Johanne Courtright joined the Jukebox Podcast to describe her path from agency front-end work to creating Groundworx — an open-source collection of enhancements and custom blocks that make the block editor (Gutenberg) more usable for agencies and designers. She began building with WordPress in 2011 after leaving Dreamweaver and static HTML, then specialized in custom queries, forms, API integrations, and later React and Gutenberg development.
Early adoption and technical stance
Johanne embraced Gutenberg early and invested in React so she could keep pace with the platform. At her last agency she and colleagues assembled a foundation of blocks for clients, but legacy tooling (like Advanced Custom Fields) and budget constraints often prevented fully committing to blocks. Once independent, she decided to run a 100% Gutenberg stack, leaning on the Interactivity API and avoiding jQuery where possible to keep projects modern and maintainable.

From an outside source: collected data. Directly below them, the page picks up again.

`config.mk`:
```
export PLATFORM = sky130hd
export DESIGN_NAME = mbe_ctrl
export DESIGN_NICKNAME = d
export VERILOG_FILES = /design/src/sv/mbe_pkg.sv /design/src/sv/mbe_ctrl.sv
export SDC_FILE = /design/constraint.sdc
export NUM_CORES = 1
export LEC_CHECK = 0
export ABC_AREA = 0
export BUFFER_PORTS_ARGS = -buffer_cell sky130_fd_sc_hd__buf_2
export CAP_MARGIN = 20
export CORE_AREA = 2 2 39 41
export CTS_CLUSTER_DIAMETER = 200
export DETAILED_ROUTE_END_ITERATION = 10
export DIE_AREA = 0 0 41 43
export GPL_ROUTABILITY_DRIVEN = 0
export PLACE_DENSITY = 0.46
export SLEW_MARGIN = 20
export SYNTH_ARGS = -nofsm -noshare
export SYNTH_HDL_FRONTEND = slang
export SYNTH_SLANG_ARGS = --single-unit
```
`constraint.sdc`:
```
create_clock -name clk_i -period 1.6 [get_ports clk_i]
set_clock_uncertainty 0.2 [all_clocks]
set_input_delay 0.08 -clock clk_i [delete_from_list [all_inputs] [get_ports clk_i]]
set_output_delay 0.08 -clock clk_i [all_outputs]
set_load 0.03 [all_outputs]
```
`src/sv/mbe_pkg.sv`:
```
// Shared types, constants and helpers for the Mandelbrot escape-time pixel block
package mbe_pkg;

  // Field widths
  localparam int COORD_BITS   = 12;
  localparam int COORD_W      = 32;  // signed Q4.28
  localparam int STEP_W       = 31;  // unsigned Q3.28
  localparam int ITER_W       = 16;
  localparam int COLOR_W      = 8;
  localparam int PALETTE_SIZE = 16;
  localparam int PAL_IDX_W    = $clog2(PALETTE_SIZE);
  localparam int FRAC_BITS    = 28;
  localparam int PROD_W       = 2 * COORD_W;
  localparam int WIDE_W       = 48;  // headroom for every intermediate sum

  // Configuration port
  localparam int CFG_IDX_W  = 3;
  localparam int CFG_DATA_W = 32;

  typedef enum logic [CFG_IDX_W-1:0] {
    CFG_X_LEFT   = 3'd0,
    CFG_Y_TOP    = 3'd1,
    CFG_STEP_X   = 3'd2,
    CFG_STEP_Y   = 3'd3,
    CFG_MAX_ITER = 3'd4
  } cfg_reg_e;

  // Register reset values
  localparam logic signed [COORD_W-1:0] X_LEFT_RST   = -32'sd671088640;
  localparam logic signed [COORD_W-1:0] Y_TOP_RST    = -32'sd268435456;
  localparam logic [STEP_W-1:0]         STEP_X_RST   = 31'd1468006;
  localparam logic [STEP_W-1:0]         STEP_Y_RST   = 31'd1118481;
  localparam logic [ITER_W-1:0]         MAX_ITER_RST = 16'd128;

  // Escape radius squared, 4.0 in Q4.28
  localparam logic signed [WIDE_W-1:0] ESCAPE_LIMIT = 48'sd1 <<< (FRAC_BITS + 2);

  localparam logic signed [WIDE_W-1:0] SAT_MAX = 48'sd2147483647;
  localparam logic signed [WIDE_W-1:0] SAT_MIN = -48'sd2147483648;

  // Palette, packed as {red, green, blue}
  localparam logic [3*COLOR_W-1:0] PALETTE [PALETTE_SIZE] = '{
    {8'd66,  8'd30,  8'd15 }, {8'd25,  8'd7,   8'd26 },
    {8'd9,   8'd1,   8'd47 }, {8'd4,   8'd4,   8'd73 },
    {8'd0,   8'd7,   8'd100}, {8'd12,  8'd44,  8'd138},
    {8'd24,  8'd82,  8'd177}, {8'd57,  8'd125, 8'd209},
    {8'd134, 8'd181, 8'd229}, {8'd211, 8'd236, 8'd248},
    {8'd241, 8'd233, 8'd191}, {8'd248, 8'd201, 8'd95 },
    {8'd255, 8'd170, 8'd0  }, {8'd204, 8'd128, 8'd0  },
    {8'd153, 8'd87,  8'd0  }, {8'd106, 8'd52,  8'd3  }
  };

  // Controller state
  typedef enum logic [2:0] {
    ST_IDLE,
    ST_SETUP,
    ST_MUL,
    ST_UPD,
    ST_DONE
  } state_e;

  // Controller to datapath
  typedef struct packed {
    logic load_pix;
    logic load_c;
    logic mul;
    logic upd;
    logic push;
  } cmd_t;

  // Datapath to controller
  typedef struct packed {
    logic cap_hit;
    logic escaped;
  } status_t;

  // Clamp a wide signed value into the signed 32-bit range
  function automatic logic signed [COORD_W-1:0] sat32(input logic signed [WIDE_W-1:0] v);
    logic signed [COORD_W-1:0] r;
    if (v > SAT_MAX) begin
      r = SAT_MAX[COORD_W-1:0];
    end else if (v < SAT_MIN) begin
      r = SAT_MIN[COORD_W-1:0];
    end else begin
      r = v[COORD_W-1:0];
    end
    return r;
  endfunction

endpackage

```
`src/sv/mbe_ctrl.sv`:
```
// Sequencer: one pixel at a time, a multiply state and an update state per iteration
module mbe_ctrl (
  input  logic             clk_i,
  input  logic             rst_ni,
  input  logic             pix_valid_i,
  output logic             pix_ready_o,
  output logic             res_valid_o,
  input  logic             res_ready_i,
  input  mbe_pkg::status_t status_i,
  output mbe_pkg::cmd_t    cmd_o
);

  mbe_pkg::state_e state_q, state_d;
  logic            out_valid_q, out_valid_d;
  logic            slot_free;

  // Result slot empties this cycle or already is empty
  assign slot_free = !out_valid_q || res_ready_i;

  // Next state
  always_comb begin
    state_d = state_q;
    case (state_q)
      mbe_pkg::ST_IDLE: begin
        if (pix_valid_i) state_d = mbe_pkg::ST_SETUP;
      end
      mbe_pkg::ST_SETUP: begin
        state_d = mbe_pkg::ST_MUL;
      end
      mbe_pkg::ST_MUL: begin
        state_d = status_i.cap_hit ? mbe_pkg::ST_DONE : mbe_pkg::ST_UPD;
      end
      mbe_pkg::ST_UPD: begin
        state_d = status_i.escaped ? mbe_pkg::ST_DONE : mbe_pkg::ST_MUL;
      end
      mbe_pkg::ST_DONE: begin
        if (slot_free) state_d = mbe_pkg::ST_IDLE;
      end
      default: state_d = mbe_pkg::ST_IDLE;
    endcase
  end

  // Commands
  always_comb begin
    cmd_o       = '0;
    pix_ready_o = 1'b0;
    case (state_q)
      mbe_pkg::ST_IDLE: begin
        pix_ready_o    = 1'b1;
        cmd_o.load_pix = pix_valid_i;
      end
      mbe_pkg::ST_SETUP: cmd_o.load_c = 1'b1;
      mbe_pkg::ST_MUL:   cmd_o.mul    = !status_i.cap_hit;
      mbe_pkg::ST_UPD:   cmd_o.upd    = !status_i.escaped;
      mbe_pkg::ST_DONE:  cmd_o.push   = slot_free;
      default: ;
    endcase
  end

  // Result slot occupancy
  always_comb begin
    out_valid_d = out_valid_q;
    if (cmd_o.push) begin
      out_valid_d = 1'b1;
    end else if (res_ready_i) begin
      out_valid_d = 1'b0;
    end
  end

  assign res_valid_o = out_valid_q;

  always_ff @(posedge clk_i or negedge rst_ni) begin
    if (!rst_ni) begin
      state_q     <= mbe_pkg::ST_IDLE;
      out_valid_q <= 1'b0;
    end else begin
      state_q     <= state_d;
      out_valid_q <= out_valid_d;
    end
  end

endmodule

```
### Word-level counts from Yosys, hierarchy flattened

Cells that the tools add are included.

| storage, ports and cells | value |
|---|---|
| bits in registers | 4 |
| input bits | 6 |
| output and inout port bits | 7 |

| cells by class | value |
|---|---|
| equality and inequality tests | 6 |
| multiplexer cells | 13 |
| reduce and logical (&&, ||, !) cells | 7 |

Operators with widths:

| kind | count |
|---|---|
| $pmux 3 s5 | 1 |
| $mux 3 | 4 |
| $mux 1 | 8 |
| $eq 3x2->1 const B | 2 |
| $ne 2x2->1 const B | 2 |
| $eq 3x1->1 const B | 1 |
| $eq 3x3->1 const B | 1 |
| $logic_not 1->1 | 3 |
| $logic_not 3->1 | 1 |
| $reduce_and 2->1 | 1 |
| $reduce_bool 2->1 | 1 |
| $logic_or 1x1->1 | 1 |

### Depth between registers and ports, before layout

Gate-level depths: netlist of run 1.

| depth | value |
|---|---|
| word-level depth | 4 |
| mapped depth | 3 |
| depth with buffers taken out | 2 |

### Worst setup path after synthesis of run 1

Ideal clock, no wire load.

| timing | value |
|---|---|
| path kind | reg-to-reg |
| start point | register state_q[2] |
| end point | register state_q[1] |
| arrival time | 1.682 ns |
| setup slack | -0.351 ns |
| cell stages (with the launch flop) | 3 |
| path buffers | 0 |
| period minus slack after synthesis | 1.951 ns |
| cells stage by stage | dfrtp_1 > nor4bb_1 > or3_1 |

| on the way | value |
|---|---|
| word-level cells in the longest chain between the ends | 3 |

Ends and longest elaborated chain:

| what | RTL line | text |
|---|---|---|
| start: declaration | mbe_ctrl.sv:13 | `mbe_pkg::state_e state_q, state_d;` |
| start signal: assignment | mbe_ctrl.sv:74 | `state_q <= mbe_pkg::ST_IDLE;` |
| start signal: assignment | mbe_ctrl.sv:77 | `state_q <= state_d;` |
| $eq 3x3->1 or $logic_not 3->1 (tied branches) | mbe_ctrl.sv:23 | `case (state_q)` |
| $ne 2x2->1 (no line) | n/a |  |
| $reduce_and 2->1 (no line) | n/a |  |

Parallel ways exist; a longest one is shown, timed or not.
A chain may end at the register's enable or synchronous reset.
### config.mk
export PLATFORM = sky130hd
export DESIGN_NAME = icmp_echo_reply_builder_flat
export DESIGN_NICKNAME = d
export VERILOG_FILES = /design/src/icmp_pkg.sv /design/src/icmp_stream_if.sv /design/src/icmp_echo_reply_builder.sv /design/src/flat_wrapper.sv
export SDC_FILE = /design/constraint.sdc
export NUM_CORES = 2
export LEC_CHECK = 0
export BUFFER_PORTS_ARGS = -buffer_cell sky130_fd_sc_hd__clkbuf_2
export CORE_AREA = 2 2 629 881
export DETAILED_ROUTE_END_ITERATION = 12
export DIE_AREA = 0 0 631 883
export PLACE_DENSITY = 0.51
export SLEW_MARGIN = 25
export SYNTH_ARGS = -nofsm -noshare
export SYNTH_HDL_FRONTEND = slang
export SYNTH_SLANG_ARGS = --single-unit
### constraint.sdc
create_clock -name clock -period 20.7 [get_ports clock]
set_clock_uncertainty 0.05 [all_clocks]
set_input_delay 4.14 -clock clock [delete_from_list [all_inputs] [get_ports clock]]
set_output_delay 4.14 -clock clock [all_outputs]
set_load 0.005 [all_outputs]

Why agencies need more than Core
WordPress Core targets the 80/20 problems, which works for many sites. Agencies, however, frequently require pixel control and predictability: precise responsive breakpoints, layout tools that behave consistently, color systems that map to brand tokens, and an editor UX that supports client workflows. Johanne accepts Core’s scope but builds extensions that align with Core principles rather than creating competing patterns or bloat.
What Groundworx provides
Groundworx (groundworx.dev) is Johanne’s toolkit for agency workflows. It’s intentionally pragmatic: extensions to core blocks plus custom blocks and patterns designed to be flexible and performant. Highlights include:
– Extensions to core blocks: breakpoint controls, reverse stacking, responsive font sizes, column counts per width, full-height and sticky group options, and video-performance tweaks. These add control without fundamentally changing Core behavior.
– Custom blocks and patterns: accordion/tabs that switch at a chosen breakpoint (e.g., tabs become accordion on mobile), media/content split blocks, card components, reveal animations, and more.
– A navigation system built as a custom post type plus six cooperative blocks (Navigation, Branding, Menu, Submenu, Link, Spacer). This approach reuses menu data and outputs a single adaptable HTML structure for desktop and mobile, avoiding duplicated DOM and easing accessibility. Many behaviors are implemented with the Interactivity API for graceful, responsive interactions.
Theme and architecture philosophy
Johanne favors very light, portable themes that define brand variables in theme.json (color tokens, font presets) while moving functionality into plugins. This way you can swap a theme’s palette and typography and retain the same blocks and features. She emphasizes meaningful keys in theme.json so values can be swapped without rewriting templates.
Design choices, breakpoints, and modern CSS
Agencies often request per-breakpoint controls and predictable layout behavior. While theme.json supports some responsive options, Groundworx adds targeted breakpoint behavior when necessary. Johanne uses modern CSS (clamp(), grid) to reduce the need for many hard-coded breakpoints and to let blocks adapt fluidly — reserving per-breakpoint controls for situations where editors need fine tuning.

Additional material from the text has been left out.